Task to complete: The records appear below. Report how many of their lines contain the word "automatic", giving the number alone.
START Information provided
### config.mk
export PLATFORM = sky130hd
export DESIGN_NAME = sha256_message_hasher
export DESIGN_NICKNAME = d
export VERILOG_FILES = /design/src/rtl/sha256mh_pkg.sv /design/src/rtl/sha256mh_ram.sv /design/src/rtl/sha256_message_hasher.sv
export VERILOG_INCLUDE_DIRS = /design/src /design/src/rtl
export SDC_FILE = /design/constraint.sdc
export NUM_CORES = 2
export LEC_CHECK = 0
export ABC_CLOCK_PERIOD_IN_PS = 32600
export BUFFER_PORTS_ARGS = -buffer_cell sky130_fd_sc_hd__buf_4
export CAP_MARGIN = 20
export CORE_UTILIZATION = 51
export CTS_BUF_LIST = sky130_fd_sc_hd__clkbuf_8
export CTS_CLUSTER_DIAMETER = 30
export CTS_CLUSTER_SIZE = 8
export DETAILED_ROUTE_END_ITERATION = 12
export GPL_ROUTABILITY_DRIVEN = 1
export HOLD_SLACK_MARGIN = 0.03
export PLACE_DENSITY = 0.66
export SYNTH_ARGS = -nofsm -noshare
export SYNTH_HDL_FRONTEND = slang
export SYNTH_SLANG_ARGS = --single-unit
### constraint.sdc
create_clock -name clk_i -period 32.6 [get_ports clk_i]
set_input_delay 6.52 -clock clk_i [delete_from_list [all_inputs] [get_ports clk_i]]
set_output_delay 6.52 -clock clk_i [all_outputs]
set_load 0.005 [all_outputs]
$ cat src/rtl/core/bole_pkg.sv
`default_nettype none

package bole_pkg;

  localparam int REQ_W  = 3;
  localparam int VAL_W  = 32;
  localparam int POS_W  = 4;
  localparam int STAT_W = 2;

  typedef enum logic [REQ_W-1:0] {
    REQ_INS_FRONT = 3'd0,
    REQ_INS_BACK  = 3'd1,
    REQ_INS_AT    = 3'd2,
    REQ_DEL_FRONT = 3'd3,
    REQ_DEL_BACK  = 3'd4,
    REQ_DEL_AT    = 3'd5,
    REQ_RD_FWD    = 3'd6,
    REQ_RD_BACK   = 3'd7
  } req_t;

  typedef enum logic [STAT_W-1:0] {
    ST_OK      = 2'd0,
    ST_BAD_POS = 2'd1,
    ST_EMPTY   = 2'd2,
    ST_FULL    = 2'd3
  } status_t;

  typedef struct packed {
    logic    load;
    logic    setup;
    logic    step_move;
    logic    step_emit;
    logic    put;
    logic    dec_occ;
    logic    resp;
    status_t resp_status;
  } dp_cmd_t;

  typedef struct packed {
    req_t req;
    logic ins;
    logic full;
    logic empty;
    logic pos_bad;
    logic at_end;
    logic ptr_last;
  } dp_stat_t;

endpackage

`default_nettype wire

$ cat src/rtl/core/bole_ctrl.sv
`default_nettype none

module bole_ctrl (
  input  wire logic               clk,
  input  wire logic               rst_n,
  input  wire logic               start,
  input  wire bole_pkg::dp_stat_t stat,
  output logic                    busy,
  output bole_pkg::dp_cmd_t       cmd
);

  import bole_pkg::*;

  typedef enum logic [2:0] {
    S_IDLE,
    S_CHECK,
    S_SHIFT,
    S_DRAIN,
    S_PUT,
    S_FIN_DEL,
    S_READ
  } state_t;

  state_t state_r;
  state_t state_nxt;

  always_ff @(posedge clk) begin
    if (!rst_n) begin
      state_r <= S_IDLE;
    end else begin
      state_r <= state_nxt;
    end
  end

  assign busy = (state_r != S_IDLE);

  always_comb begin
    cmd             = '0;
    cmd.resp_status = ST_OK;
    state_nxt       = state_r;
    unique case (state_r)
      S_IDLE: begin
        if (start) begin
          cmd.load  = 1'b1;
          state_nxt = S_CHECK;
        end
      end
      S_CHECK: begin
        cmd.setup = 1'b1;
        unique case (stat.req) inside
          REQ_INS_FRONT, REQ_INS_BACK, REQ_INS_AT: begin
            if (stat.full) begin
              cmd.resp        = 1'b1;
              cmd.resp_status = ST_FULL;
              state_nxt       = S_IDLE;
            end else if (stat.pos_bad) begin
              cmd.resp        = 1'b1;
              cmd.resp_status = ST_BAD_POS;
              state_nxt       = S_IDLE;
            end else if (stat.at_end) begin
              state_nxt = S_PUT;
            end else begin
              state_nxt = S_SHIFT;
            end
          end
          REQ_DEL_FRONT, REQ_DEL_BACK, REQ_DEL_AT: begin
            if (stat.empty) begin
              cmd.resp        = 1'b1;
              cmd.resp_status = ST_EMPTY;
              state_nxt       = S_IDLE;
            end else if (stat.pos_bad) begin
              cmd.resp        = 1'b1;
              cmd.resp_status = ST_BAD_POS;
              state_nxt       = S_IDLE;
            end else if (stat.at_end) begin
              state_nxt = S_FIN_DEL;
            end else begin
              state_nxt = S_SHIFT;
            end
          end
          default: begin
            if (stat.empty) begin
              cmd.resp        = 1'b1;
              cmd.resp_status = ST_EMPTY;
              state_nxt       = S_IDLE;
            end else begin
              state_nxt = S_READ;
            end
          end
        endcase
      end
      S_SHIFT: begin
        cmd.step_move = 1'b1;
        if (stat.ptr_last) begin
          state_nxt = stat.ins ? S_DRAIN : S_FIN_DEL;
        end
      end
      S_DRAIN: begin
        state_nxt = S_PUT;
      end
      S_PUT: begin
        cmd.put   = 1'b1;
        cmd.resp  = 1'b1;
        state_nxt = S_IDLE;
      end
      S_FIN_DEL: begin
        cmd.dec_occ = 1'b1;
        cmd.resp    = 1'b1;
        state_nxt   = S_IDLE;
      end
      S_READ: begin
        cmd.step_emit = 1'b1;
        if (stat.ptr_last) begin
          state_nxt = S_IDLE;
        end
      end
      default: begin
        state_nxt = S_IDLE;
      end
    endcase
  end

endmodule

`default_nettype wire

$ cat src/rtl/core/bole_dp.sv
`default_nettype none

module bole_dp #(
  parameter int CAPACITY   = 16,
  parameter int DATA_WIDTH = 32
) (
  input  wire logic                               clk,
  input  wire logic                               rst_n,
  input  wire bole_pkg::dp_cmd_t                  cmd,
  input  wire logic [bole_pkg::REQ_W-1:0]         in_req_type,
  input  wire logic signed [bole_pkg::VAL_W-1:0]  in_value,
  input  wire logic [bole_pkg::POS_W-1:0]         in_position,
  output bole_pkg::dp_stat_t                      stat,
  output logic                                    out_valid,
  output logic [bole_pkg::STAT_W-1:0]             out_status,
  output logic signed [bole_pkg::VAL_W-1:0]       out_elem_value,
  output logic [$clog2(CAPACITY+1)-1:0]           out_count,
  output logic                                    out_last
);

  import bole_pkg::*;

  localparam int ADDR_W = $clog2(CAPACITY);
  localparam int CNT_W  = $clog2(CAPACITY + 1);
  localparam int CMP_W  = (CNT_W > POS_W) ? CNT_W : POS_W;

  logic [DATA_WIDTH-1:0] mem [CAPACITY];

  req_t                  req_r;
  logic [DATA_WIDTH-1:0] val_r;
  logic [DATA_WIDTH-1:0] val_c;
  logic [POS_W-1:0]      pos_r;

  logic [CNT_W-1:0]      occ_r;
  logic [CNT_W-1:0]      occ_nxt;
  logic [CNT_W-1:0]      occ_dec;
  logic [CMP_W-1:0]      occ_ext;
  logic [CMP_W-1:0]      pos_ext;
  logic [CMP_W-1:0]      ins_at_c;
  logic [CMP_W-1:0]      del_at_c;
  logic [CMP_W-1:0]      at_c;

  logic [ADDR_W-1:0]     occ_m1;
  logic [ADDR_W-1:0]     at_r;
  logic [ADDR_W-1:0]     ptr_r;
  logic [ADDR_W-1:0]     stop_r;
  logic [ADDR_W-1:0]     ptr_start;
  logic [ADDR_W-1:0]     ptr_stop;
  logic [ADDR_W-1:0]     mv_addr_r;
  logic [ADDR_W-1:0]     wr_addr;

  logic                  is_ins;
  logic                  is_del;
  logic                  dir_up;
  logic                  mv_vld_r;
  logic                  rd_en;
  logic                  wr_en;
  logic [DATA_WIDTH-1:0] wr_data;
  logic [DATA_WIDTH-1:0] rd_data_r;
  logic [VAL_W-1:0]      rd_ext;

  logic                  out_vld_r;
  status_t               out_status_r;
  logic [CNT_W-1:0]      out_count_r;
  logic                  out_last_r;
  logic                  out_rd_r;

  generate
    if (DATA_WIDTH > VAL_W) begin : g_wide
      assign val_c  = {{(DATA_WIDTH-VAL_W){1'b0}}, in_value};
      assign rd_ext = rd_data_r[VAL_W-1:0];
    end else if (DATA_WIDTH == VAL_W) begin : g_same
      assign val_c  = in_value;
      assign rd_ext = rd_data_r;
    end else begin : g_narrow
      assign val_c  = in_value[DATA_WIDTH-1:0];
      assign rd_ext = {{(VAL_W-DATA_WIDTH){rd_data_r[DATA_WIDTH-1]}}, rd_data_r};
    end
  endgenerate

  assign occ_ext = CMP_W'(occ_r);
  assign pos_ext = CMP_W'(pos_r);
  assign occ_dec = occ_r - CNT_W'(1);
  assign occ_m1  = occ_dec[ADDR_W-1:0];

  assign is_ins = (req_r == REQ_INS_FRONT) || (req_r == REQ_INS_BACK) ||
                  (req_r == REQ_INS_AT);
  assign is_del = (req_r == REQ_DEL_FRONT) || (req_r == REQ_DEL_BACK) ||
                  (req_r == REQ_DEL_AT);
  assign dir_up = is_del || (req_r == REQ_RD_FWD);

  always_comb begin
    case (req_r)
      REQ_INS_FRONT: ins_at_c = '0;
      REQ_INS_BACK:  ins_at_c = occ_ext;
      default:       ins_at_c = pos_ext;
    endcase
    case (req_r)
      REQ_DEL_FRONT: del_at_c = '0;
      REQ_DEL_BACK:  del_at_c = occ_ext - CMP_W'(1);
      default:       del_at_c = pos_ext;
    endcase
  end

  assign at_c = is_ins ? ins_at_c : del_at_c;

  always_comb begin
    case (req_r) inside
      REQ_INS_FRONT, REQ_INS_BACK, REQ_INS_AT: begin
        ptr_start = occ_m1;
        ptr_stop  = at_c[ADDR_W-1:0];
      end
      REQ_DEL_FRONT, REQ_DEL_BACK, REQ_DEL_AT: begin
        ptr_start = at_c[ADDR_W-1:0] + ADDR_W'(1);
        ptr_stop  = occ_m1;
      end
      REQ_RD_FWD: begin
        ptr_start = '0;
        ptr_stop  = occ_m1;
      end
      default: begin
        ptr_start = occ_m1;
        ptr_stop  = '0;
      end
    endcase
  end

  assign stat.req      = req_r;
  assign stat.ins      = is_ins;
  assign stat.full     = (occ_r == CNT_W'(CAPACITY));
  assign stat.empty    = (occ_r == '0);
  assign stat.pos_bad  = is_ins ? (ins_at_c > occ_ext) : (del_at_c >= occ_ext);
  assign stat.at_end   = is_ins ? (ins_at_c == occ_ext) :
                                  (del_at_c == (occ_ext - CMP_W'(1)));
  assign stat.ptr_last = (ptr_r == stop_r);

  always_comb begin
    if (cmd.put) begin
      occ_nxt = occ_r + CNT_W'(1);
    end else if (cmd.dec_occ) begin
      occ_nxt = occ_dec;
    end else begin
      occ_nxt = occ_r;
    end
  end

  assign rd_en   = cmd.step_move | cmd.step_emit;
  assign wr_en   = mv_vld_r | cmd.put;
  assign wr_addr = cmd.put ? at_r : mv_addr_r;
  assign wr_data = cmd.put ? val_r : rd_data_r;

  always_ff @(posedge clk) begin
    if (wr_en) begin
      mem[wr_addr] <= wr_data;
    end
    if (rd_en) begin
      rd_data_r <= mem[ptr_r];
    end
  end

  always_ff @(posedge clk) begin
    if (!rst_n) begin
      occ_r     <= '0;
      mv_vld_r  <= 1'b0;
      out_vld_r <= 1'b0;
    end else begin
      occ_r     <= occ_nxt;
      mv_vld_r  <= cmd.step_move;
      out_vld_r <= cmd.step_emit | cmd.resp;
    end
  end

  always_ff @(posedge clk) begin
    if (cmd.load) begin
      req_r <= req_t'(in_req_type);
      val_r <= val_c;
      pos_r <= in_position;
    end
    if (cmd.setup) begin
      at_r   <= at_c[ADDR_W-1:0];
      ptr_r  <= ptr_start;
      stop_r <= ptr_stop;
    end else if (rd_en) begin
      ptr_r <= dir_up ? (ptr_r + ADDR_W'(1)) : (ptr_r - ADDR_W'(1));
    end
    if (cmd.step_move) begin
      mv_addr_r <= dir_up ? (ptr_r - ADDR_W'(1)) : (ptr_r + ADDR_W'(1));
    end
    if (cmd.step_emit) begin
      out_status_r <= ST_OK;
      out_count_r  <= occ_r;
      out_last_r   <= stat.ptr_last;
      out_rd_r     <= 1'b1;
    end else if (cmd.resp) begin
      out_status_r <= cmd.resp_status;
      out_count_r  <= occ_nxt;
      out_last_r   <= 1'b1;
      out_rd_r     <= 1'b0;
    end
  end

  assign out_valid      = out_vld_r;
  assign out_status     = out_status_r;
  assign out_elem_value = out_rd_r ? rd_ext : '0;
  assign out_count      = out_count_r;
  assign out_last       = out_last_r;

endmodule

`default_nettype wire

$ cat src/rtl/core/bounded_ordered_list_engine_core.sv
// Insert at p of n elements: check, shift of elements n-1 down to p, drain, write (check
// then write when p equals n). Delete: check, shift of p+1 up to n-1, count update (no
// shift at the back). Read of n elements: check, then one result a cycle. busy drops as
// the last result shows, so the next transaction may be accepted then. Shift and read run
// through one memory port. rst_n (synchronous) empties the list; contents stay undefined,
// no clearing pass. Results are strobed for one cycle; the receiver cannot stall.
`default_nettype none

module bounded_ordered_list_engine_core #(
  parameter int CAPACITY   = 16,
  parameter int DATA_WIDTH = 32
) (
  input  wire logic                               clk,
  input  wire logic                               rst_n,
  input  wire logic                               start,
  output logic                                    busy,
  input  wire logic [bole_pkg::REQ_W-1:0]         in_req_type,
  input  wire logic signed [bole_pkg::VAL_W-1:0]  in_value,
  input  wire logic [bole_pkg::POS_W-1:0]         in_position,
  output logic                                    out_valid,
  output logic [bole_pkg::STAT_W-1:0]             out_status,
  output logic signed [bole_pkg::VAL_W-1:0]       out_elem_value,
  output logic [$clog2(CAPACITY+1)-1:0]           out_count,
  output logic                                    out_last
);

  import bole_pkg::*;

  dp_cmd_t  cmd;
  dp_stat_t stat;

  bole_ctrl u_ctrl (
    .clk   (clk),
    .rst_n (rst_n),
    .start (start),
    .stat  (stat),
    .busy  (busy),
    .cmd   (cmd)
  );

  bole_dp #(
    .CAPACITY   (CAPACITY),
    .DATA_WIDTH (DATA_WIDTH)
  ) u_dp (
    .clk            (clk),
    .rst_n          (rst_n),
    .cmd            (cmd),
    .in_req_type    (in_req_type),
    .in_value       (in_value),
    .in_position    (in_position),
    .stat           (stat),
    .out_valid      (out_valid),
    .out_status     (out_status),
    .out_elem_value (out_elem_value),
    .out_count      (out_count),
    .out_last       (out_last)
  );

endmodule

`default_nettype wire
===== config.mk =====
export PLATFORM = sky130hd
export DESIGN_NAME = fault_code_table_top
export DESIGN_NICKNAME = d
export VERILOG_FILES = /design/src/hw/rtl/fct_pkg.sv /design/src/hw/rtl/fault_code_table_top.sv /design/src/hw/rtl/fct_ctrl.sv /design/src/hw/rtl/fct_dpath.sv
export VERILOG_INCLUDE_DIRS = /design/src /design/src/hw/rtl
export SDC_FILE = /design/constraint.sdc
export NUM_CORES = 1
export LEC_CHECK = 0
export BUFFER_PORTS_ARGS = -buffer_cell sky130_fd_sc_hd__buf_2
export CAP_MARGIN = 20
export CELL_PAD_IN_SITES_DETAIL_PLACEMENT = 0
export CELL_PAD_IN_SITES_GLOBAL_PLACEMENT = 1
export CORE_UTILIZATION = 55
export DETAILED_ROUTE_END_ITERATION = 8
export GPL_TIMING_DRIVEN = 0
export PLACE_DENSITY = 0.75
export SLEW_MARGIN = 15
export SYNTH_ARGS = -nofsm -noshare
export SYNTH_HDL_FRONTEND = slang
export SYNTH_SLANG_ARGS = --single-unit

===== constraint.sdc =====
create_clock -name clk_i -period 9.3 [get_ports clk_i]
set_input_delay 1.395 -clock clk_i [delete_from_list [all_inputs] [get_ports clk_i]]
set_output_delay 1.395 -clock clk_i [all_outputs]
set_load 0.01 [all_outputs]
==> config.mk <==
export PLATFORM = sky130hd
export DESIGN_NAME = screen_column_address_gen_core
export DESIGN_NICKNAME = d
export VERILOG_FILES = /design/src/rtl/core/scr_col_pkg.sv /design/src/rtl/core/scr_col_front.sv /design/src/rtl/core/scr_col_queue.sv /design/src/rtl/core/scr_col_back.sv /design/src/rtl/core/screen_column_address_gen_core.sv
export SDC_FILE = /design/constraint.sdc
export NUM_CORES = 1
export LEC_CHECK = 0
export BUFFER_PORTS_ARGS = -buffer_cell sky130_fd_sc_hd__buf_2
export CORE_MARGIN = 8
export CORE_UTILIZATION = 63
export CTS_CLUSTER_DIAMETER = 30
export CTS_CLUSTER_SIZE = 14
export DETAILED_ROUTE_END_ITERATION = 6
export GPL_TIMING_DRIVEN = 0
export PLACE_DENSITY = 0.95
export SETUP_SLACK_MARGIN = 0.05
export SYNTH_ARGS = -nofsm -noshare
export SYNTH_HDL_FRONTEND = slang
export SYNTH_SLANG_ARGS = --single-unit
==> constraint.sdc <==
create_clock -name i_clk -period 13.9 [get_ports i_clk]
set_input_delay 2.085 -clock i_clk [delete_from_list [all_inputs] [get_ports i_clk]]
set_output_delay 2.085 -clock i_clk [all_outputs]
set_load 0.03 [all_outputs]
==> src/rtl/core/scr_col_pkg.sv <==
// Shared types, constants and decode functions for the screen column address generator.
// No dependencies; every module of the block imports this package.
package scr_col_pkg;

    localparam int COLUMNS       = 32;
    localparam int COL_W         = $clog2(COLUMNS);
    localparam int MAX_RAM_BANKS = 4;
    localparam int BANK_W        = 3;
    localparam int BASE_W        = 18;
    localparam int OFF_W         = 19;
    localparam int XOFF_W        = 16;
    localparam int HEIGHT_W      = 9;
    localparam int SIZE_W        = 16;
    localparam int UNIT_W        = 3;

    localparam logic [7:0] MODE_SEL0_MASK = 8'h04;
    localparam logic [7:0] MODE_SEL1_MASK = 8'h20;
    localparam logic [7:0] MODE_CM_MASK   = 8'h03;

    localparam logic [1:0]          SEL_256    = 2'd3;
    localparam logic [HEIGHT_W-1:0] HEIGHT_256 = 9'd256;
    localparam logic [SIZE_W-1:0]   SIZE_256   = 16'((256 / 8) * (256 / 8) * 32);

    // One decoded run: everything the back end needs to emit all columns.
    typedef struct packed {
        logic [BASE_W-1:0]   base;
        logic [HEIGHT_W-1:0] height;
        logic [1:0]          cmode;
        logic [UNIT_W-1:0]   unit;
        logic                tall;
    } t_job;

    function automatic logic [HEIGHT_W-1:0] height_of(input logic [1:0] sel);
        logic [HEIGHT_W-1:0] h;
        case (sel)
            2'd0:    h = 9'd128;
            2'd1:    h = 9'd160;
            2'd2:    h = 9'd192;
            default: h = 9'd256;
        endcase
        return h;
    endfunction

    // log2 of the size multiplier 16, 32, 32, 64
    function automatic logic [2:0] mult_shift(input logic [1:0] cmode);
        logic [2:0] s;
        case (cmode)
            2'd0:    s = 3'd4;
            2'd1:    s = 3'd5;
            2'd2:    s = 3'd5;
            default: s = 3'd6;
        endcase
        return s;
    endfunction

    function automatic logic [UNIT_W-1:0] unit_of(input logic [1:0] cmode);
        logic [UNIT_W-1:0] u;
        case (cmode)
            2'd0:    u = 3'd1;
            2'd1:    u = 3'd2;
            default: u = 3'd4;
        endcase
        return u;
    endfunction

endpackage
END Information provided
Response: 3